The Kurds will secede before too long, methinks,but the Shiites and Sunnis will end up staying together.
"Iraq isn't going to break apart...The Kurds will secede before too long." Could you elaborate? This seems a contradiction.
I agree with asdf...frack em, let them kill each other off. Take their oil, Convert them to christianity or perish from the earth
"The Kurds will secede before too long...."
Turkey will not allow an autonomous Kurdistan.
That doesn't accomplish our objective. Our objective isn't the oil, it's having a powerful, pro-US base of operations with which to influence the region.
The mistake wasn't trying to keep Iraq unified, it was trying to turn an artificial state into a democracy. We should have granted the Kurds their independence as a reward for cooperation, and then gotten a pro-US strongman to run the Sunni and Shiite zones.
P.S: This is an event of macrohistorical importance, on level with The Battle of Tours or 9/11. So far Sadrites have killed 130 Sunnis and damaged or destroyed 184 Sunnis mosques in retaliation. What happens now will decide the future of Iraq. Baghdad PoliSci professor Hazim al-Naimi puts it better than I could:
"The issue hangs on the next few days. Either the gates of hell open onto a civil war or the Shi'ites will take more power."
California Yankee thinks not. Quoting from an Agence France-Presse news article:
"As of now seven attacks on mosques across Iraq have taken place that resulted in damage to mosques. Two Sunni imams (prayer leaders) and one Sunni sheikh were murdered," Lynch told reporters, playing down the sectarian strife.Some drive-by shootings against mosques have been reported ... that's where we are. So we are not seeing civil war igniting in Iraq. We are not seeing 77, 80, 100 mosques damaged in Iraq. We are not seeing death on the streets
Bill Roggio gives a list of things to look for that would indicate a civil war was about to happen. None of them are happening.
What has actually happened, the "Zarqawi Plan" has backfired. Shiites and Sunnis throughout the Middle East are now at each others throats. Shiite Cleric Muqtada Al Sadr sent his Mahdi Army troops to defend and protect Sunni Mosques in Iraq. Ayatollah Sistani has called for a halt in the violence and seven days of mourning. Even the Sunnis, who are pleading innocent in the bombing, are trying to stay engaged in the process to create a coalition government in Iraq - after the first retaliations by the Shiites. This will slowly die down and the blame will end up where it belongs on Al Qaeda. It is the dumbest thing they could have done and they cannot undo it now.

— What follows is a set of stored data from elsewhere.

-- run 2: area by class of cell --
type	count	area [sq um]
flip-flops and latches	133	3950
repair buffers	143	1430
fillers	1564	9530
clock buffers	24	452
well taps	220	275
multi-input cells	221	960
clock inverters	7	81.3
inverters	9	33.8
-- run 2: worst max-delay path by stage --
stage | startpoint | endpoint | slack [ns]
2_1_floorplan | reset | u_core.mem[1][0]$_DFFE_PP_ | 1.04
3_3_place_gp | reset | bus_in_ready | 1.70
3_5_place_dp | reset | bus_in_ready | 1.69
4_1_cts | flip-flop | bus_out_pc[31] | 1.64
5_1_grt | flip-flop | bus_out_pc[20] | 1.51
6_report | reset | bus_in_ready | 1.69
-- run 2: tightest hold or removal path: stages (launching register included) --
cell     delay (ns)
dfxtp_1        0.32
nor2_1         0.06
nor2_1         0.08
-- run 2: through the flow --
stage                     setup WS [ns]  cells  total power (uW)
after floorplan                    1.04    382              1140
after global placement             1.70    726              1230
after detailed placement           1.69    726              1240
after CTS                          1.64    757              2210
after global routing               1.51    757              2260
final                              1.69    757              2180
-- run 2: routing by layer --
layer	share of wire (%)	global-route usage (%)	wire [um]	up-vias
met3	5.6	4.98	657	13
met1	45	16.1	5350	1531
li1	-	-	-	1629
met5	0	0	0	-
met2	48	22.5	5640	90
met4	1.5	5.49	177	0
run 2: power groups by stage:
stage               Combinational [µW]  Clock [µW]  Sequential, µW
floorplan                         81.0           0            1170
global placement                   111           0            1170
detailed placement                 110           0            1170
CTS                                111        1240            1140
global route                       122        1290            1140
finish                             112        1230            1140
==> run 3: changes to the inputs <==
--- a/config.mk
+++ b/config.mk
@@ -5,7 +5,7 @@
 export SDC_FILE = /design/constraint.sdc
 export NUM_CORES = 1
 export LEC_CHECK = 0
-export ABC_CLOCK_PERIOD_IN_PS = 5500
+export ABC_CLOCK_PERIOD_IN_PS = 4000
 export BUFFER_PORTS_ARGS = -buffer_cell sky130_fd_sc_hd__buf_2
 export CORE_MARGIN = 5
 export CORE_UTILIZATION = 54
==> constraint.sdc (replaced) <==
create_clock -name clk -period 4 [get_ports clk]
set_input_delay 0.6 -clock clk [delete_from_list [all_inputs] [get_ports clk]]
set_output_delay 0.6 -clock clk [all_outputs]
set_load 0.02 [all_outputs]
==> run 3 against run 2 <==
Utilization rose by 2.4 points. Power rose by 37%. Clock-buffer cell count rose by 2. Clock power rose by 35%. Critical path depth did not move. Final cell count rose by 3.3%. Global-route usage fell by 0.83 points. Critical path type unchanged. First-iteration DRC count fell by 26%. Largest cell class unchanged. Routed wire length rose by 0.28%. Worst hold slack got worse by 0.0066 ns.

It would appear that the Iraqi Security Forces have managed to restore the peace. And without American help, too.
http://www.washingtonpost.com/wp-dyn/content/article/2006/02/24/AR2006022400178.html?nav=rss_email/components
It strikes me as being funny that the same people who are pi$$ed off about religious cartoons are the same who are blowing up mosques. These people are insane.